**EXERCISE**
Search the listing below for the string "sequential" and show each line that contains it.

**SUPPLIED MATERIAL**
**config.mk**
```make
export PLATFORM = sky130hd
export DESIGN_NAME = instr_fetch
export DESIGN_NICKNAME = d
export VERILOG_FILES = /design/src/rtl/opcodes.sv /design/src/rtl/fetch_queue.sv /design/src/rtl/instr_fetch_checker.sv /design/src/rtl/instr_fetch.sv
export SDC_FILE = /design/constraint.sdc
export NUM_CORES = 1
export LEC_CHECK = 0
export ABC_AREA = 1
export CELL_PAD_IN_SITES_DETAIL_PLACEMENT = 1
export CELL_PAD_IN_SITES_GLOBAL_PLACEMENT = 1
export CORE_MARGIN = 2
export CORE_UTILIZATION = 40
export CTS_CLUSTER_DIAMETER = 30
export DETAILED_ROUTE_END_ITERATION = 10
export PLACE_DENSITY = 0.73
export RECOVER_POWER = 25
export SYNTH_ARGS = -nofsm -noshare
export SYNTH_HDL_FRONTEND = slang
export SYNTH_SLANG_ARGS = --single-unit
```
**constraint.sdc**
```tcl
create_clock -name clk -period 5.1 [get_ports clk]
set_input_delay 1.02 -clock clk [delete_from_list [all_inputs] [get_ports clk]]
set_output_delay 1.02 -clock clk [all_outputs]
set_load 0.02 [all_outputs]
```
**src/rtl/opcodes.sv**
```systemverilog
// Shared instruction/address types used across the fetch and decode stages.
package opcodes;

  typedef logic [31:0] instruction_t;
  typedef logic [31:0] address_t;

  localparam instruction_t NO_OP = 32'h0000_0013;

  typedef enum logic [0:0] {
    RUN   = 1'b0,
    FLUSH = 1'b1
  } fetch_state_t;

  typedef struct packed {
    address_t     pc;
    instruction_t instr;
  } fetch_entry_t;

endpackage

```
**src/rtl/fetch_queue.sv**
```systemverilog
// Prefetch FIFO of {pc, instruction}; clear beats push, and a pop frees a slot
// for a same-cycle push even when full.
module fetch_queue
  import opcodes::*;
#(
  parameter int DEPTH = 4
) (
  input  logic                   clk,
  input  logic                   rst,
  input  logic                   push,
  input  fetch_entry_t           push_data,
  input  logic                   pop,
  input  logic                   clear,
  output fetch_entry_t           pop_data,
  output logic [$clog2(DEPTH):0] count,
  output logic                   full,
  output logic                   empty
);

  localparam int PTR_W = $clog2(DEPTH);
  localparam logic [PTR_W:0]   FULL_CNT = (PTR_W + 1)'(DEPTH);
  localparam logic [PTR_W:0]   CNT_ONE  = (PTR_W + 1)'(1);
  localparam logic [PTR_W-1:0] PTR_ONE  = PTR_W'(1);

  fetch_entry_t     mem_r [DEPTH];
  logic [PTR_W-1:0] wr_ptr_r;
  logic [PTR_W-1:0] rd_ptr_r;
  logic [PTR_W:0]   count_r;
  logic             wr_s;
  logic             rd_s;

  assign full     = (count_r == FULL_CNT);
  assign empty    = (count_r == '0);
  assign count    = count_r;
  assign pop_data = mem_r[rd_ptr_r];

  // Effective write/read strobes after full/empty qualification.
  always_comb begin
    wr_s = push && (!full || pop);
    rd_s = pop && !empty;
  end

  // Pointers and occupancy.
  always_ff @(posedge clk) begin
    if (rst || clear) begin
      wr_ptr_r <= '0;
      rd_ptr_r <= '0;
      count_r  <= '0;
    end else begin
      if (wr_s) wr_ptr_r <= wr_ptr_r + PTR_ONE;
      if (rd_s) rd_ptr_r <= rd_ptr_r + PTR_ONE;
      case ({wr_s, rd_s})
        2'b10:   count_r <= count_r + CNT_ONE;
        2'b01:   count_r <= count_r - CNT_ONE;
        default: count_r <= count_r;
      endcase
    end
  end

  // Storage array.
  always_ff @(posedge clk) begin
    if (wr_s) mem_r[wr_ptr_r] <= push_data;
  end

endmodule

```
**src/rtl/instr_fetch_checker.sv**
```systemverilog
// Protocol checks for the fetch stage: no queue overflow, no unsolicited response.
module instr_fetch_checker #(
  parameter int CNT_W = 3
) (
  input logic             clk,
  input logic             rst,
  input logic             q_push,
  input logic             q_full,
  input logic             q_pop,
  input logic             q_clear,
  input logic             imem_rvalid,
  input logic [CNT_W-1:0] outstanding
);

  a_no_overflow: assert property (@(posedge clk) disable iff (rst)
    !(q_push && q_full && !q_pop && !q_clear))
    else $fatal(1, "instr_fetch: prefetch queue overflow");

  a_no_orphan_rsp: assert property (@(posedge clk) disable iff (rst)
    imem_rvalid |-> (outstanding != '0))
    else $fatal(1, "instr_fetch: response with no outstanding request");

endmodule

```
**src/rtl/instr_fetch.sv**
```systemverilog
// Fetch stage: sequential PC issue with credit-limited prefetch, decoder hand-off
// with back-pressure, and redirect flush that drains stale in-flight responses.
module instr_fetch
  import opcodes::*;
#(
  parameter address_t RESET_PC    = 32'h0000_0000,
  parameter int       QUEUE_DEPTH = 4
) (
  input  logic         clk,
  input  logic         rst,
  output logic         imem_req,
  output address_t     imem_addr,
  input  logic         imem_gnt,
  input  logic         imem_rvalid,
  input  logic [31:0]  imem_rdata,
  input  logic         redirect,
  input  address_t     redirect_pc,
  input  logic         dec_ready,
  output instruction_t instr,
  output address_t     instr_pc,
  output logic         enable
);

  localparam int CNT_W = $clog2(QUEUE_DEPTH) + 1;
  localparam logic [CNT_W:0]   DEPTH_C = (CNT_W + 1)'(QUEUE_DEPTH);
  localparam logic [CNT_W-1:0] ONE_C   = CNT_W'(1);

  fetch_state_t     state_r;
  address_t         pc_r;
  address_t         rsp_pc_r;
  address_t         redir_pc_s;
  logic [CNT_W-1:0] outstanding_r;
  logic [CNT_W-1:0] outstanding_nxt_s;
  logic [CNT_W-1:0] q_count_s;
  logic             q_full_s;
  logic             q_empty_s;
  logic             q_push_s;
  logic             q_pop_s;
  logic             issue_s;
  fetch_entry_t     q_in_s;
  fetch_entry_t     q_head_s;
  instruction_t     instr_r;
  address_t         instr_pc_r;
  logic             enable_r;

  assign imem_addr = pc_r;
  assign instr     = instr_r;
  assign instr_pc  = instr_pc_r;
  assign enable    = enable_r;

  // Issue credit keeps queued + in-flight words within the queue, so every response has a slot.
  always_comb begin
    redir_pc_s = {redirect_pc[31:2], 2'b00};
    imem_req   = !rst && (state_r == RUN) && !redirect &&
                 (({1'b0, q_count_s} + {1'b0, outstanding_r}) < DEPTH_C);
    issue_s    = imem_req && imem_gnt;
    q_push_s   = (state_r == RUN) && imem_rvalid && !redirect;
    q_pop_s    = dec_ready && !q_empty_s && !redirect;
    q_in_s.pc    = rsp_pc_r;
    q_in_s.instr = imem_rdata;
    case ({issue_s, imem_rvalid})
      2'b10:   outstanding_nxt_s = outstanding_r + ONE_C;
      2'b01:   outstanding_nxt_s = outstanding_r - ONE_C;
      default: outstanding_nxt_s = outstanding_r;
    endcase
  end

  // PC, response tag, credit counter, RUN/FLUSH state and decoder-facing registers.
  always_ff @(posedge clk) begin
    if (rst) begin
      pc_r          <= RESET_PC;
      rsp_pc_r      <= RESET_PC;
      outstanding_r <= '0;
      state_r       <= RUN;
      instr_r       <= NO_OP;
      instr_pc_r    <= 32'h0000_0000;
      enable_r      <= 1'b0;
    end else begin
      outstanding_r <= outstanding_nxt_s;
      if (redirect) begin
        pc_r     <= redir_pc_s;
        rsp_pc_r <= redir_pc_s;
      end else begin
        if (issue_s)  pc_r     <= pc_r + 32'd4;
        if (q_push_s) rsp_pc_r <= rsp_pc_r + 32'd4;
      end
      case (state_r)
        RUN:     state_r <= (redirect && (outstanding_nxt_s != '0)) ? FLUSH : RUN;
        FLUSH:   state_r <= (!redirect && (outstanding_nxt_s == '0)) ? RUN : FLUSH;
        default: state_r <= RUN;
      endcase
      enable_r <= q_pop_s;
      if (q_pop_s) begin
        instr_r    <= q_head_s.instr;
        instr_pc_r <= q_head_s.pc;
      end
    end
  end

  fetch_queue #(
    .DEPTH(QUEUE_DEPTH)
  ) u_queue (
    .clk      (clk),
    .rst      (rst),
    .push     (q_push_s),
    .push_data(q_in_s),
    .pop      (q_pop_s),
    .clear    (redirect),
    .pop_data (q_head_s),
    .count    (q_count_s),
    .full     (q_full_s),
    .empty    (q_empty_s)
  );

  instr_fetch_checker #(
    .CNT_W(CNT_W)
  ) u_checker (
    .clk        (clk),
    .rst        (rst),
    .q_push     (q_push_s),
    .q_full     (q_full_s),
    .q_pop      (q_pop_s),
    .q_clear    (redirect),
    .imem_rvalid(imem_rvalid),
    .outstanding(outstanding_r)
  );

endmodule

```
==> results.rst, run 1 <==
.. list-table::
   :header-rows: 1

   * - Metric
     - Value
   * - Buffers inserted by post-CTS timing repair
     - 0
   * - H-tree depth
     - 3
   * - RD Place Congestion
     - 0.9165
   * - Buffer levels on the longest clock path
     - 3
   * - Top fanout value on the critical path
     - 15
   * - Count of filler cells inserted in the layout
     - 4442
   * - Total power draw
     - 0.009455 W
   * - Clock edge transition at the registers on the reported setup and hold paths
     - 50 ps
   * - Final count of hold timing violations
     - 0
   * - RSZ-0062 raised after global routing
     - no
   * - Post-synthesis instance area
     - 0.01615 mm²
   * - Detailed placement HPWL
     - 28670 µm
   * - Post-Syn Area per Cell
     - 9.420 µm²
   * - Endpoint of the most critical setup path
     - imem_req
   * - Power density cells
     - 447.4 mW/mm²
   * - Critical path required time
     - 4080 ps
   * - Min-delay worst type
     - flip-flop to flip-flop
   * - Stages on the worst setup path
     - 5
   * - Area enclosed by the die boundary
     - 0.04199 mm²
   * - Number of global-route vias before repair
     - 14120
   * - Clock Sinks
     - 382
   * - Cell types with the largest area share after synthesis
     - sky130_fd_sc_hd__edfxtp_1 (46%), sky130_fd_sc_hd__dfxtp_1 (17%), sky130_fd_sc_hd__nor2_1 (8.4%), sky130_fd_sc_hd__o21ai_0 (6.9%), sky130_fd_sc_hd__nand2_1 (6.3%)
   * - Leading cell types in the layout, fill and taps excluded
     - sky130_fd_sc_hd__nor2_1 (357), sky130_fd_sc_hd__nand2_1 (272), sky130_fd_sc_hd__edfxtp_1 (248), sky130_fd_sc_hd__o21ai_0 (223), sky130_fd_sc_hd__clkdlybuf4s50_1 (143)
   * - Total via count in the routed design
     - 13170
   * - Routed wire length
     - 49800 µm
   * - Critical Path Start Type
     - primary input
   * - Number of DRC markers in iteration 0
     - 735
   * - Post-route minimum period
     - 3933 ps
   * - Cell seen most often among critical-path stages
     - sky130_fd_sc_hd__clkdlybuf4s50_1
   * - Overflow left after global routing
     - 0
   * - R2R cell count
     - 7
   * - Max Clock Freq
     - 254.2 MHz
   * - Initial core utilization
     - 40.54%
   * - First-pass GRT wire length
     - 77020 µm
   * - Overall Global Routing Usage
     - 23.89%
   * - Yosys warnings
     - 0
   * - Post-route core utilization
     - 53.06%
   * - Post-Route Skew
     - 38.37 ps
   * - Net count reported at finish
     - 1973
   * - Register cell area after layout
     - 0.01013 mm²
   * - Iteration count of the initial detailed-routing pass
     - 4
   * - Longest individual stage delay on the worst path
     - 640 ps
   * - Clock Root Buffer
     - sky130_fd_sc_hd__clkbuf_16
   * - #FFs+latches synth
     - 382
   * - Startpoint of the worst-slack reg-to-reg timing path
     - u_queue.count[1]
   * - Post-route insts no fill
     - 2489
   * - Total of endpoints with negative setup slack in the final report
     - 0
   * - Horizontal die dimension
     - 204.9 µm
   * - Synth unique cells
     - 39
   * - Average wire length per cell after detail routing
     - 20.01 µm
   * - LEAKAGE
     - 7.706 nW
   * - Post-CTS Hold Buffers
     - 0
   * - Largest net degree at the start of global routing
     - 90
   * - Worst vdd ir
     - 0.2376 mV
   * - Via count normalized by instance count
     - 5.289
   * - Number of buffers inserted by port buffering
     - 161
   * - Post-synth top area cell
     - sky130_fd_sc_hd__edfxtp_1
   * - Cts bufs inserted
     - 85
   * - Area occupied by multi-input gates
     - 0.005213 mm²
   * - Area Growth Syn to Fin
     - 30.88%
   * - Pins Over Slew Limit
     - 0
   * - Area share of the largest cell type after synthesis
     - 46.13%
   * - Post-Synthesis Cells
     - 1714
   * - Total of cells resized after clock tree synthesis
     - 0
   * - Worst Max-Slew Pin Slew
     - 1156 ps
   * - Residual antenna-violating net count after detailed routing
     - 0
   * - TritonCTS clock tree
     - done
   * - Reg-to-reg setup timing slack
     - 2460 ps
   * - Status
     - complete, no violations
   * - Share of the clock period used by the worst path after layout
     - 77.13%
   * - Vertical extent of the die
     - 204.9 µm
   * - Final TNS setup
     - 0 ps
   * - Number of placed instances with taps included
     - 2329
   * - Critical path, cell by cell
     - clkdlybuf4s50_1 > nor2_8 > nand2_2 > nor2_4 > clkdlybuf4s50_1
   * - Critical path endpoint category
     - output port
   * - Placement row count
     - 73
   * - Post-synthesis sequential area ratio
     - 62.74%
   * - Sum of buffers and inverters on the critical path
     - 2
   * - Headroom to the max-slew limit
     - 22.82%
   * - Maxcap violations
     - 0
   * - Category of cells accounting for the largest share of critical-path delay
     - buffers and inverters
   * - Worst hold stages
     - 2
   * - Share of final-layout standard cells stronger than drive strength 1
     - 8.966%
   * - Remaining DRCs
     - 0
   * - Initial antenna violation count
     - 1
   * - Cell at the slowest stage of the critical path
     - sky130_fd_sc_hd__clkdlybuf4s50_1
   * - Clock latency reported for the late side of the worst-skew pair
     - 620 ps
   * - Data arrival time of the worst path
     - 2910 ps
   * - Start point of the worst min-delay path
     - instr[1]
   * - Crit Path Category
     - primary input to output port
   * - Crit Reg-Reg Endpoint
     - instr_pc[25]
   * - Launching instance or port of the critical path
     - redirect
   * - Standard cell core area
     - 0.03982 mm²
   * - Boundary Pins
     - 168
   * - Commonest non-fill, non-tap cell in the layout
     - sky130_fd_sc_hd__nor2_1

**TASK OUTPUT**
// Fetch stage: sequential PC issue with credit-limited prefetch, decoder hand-off
   * - Post-synthesis sequential area ratio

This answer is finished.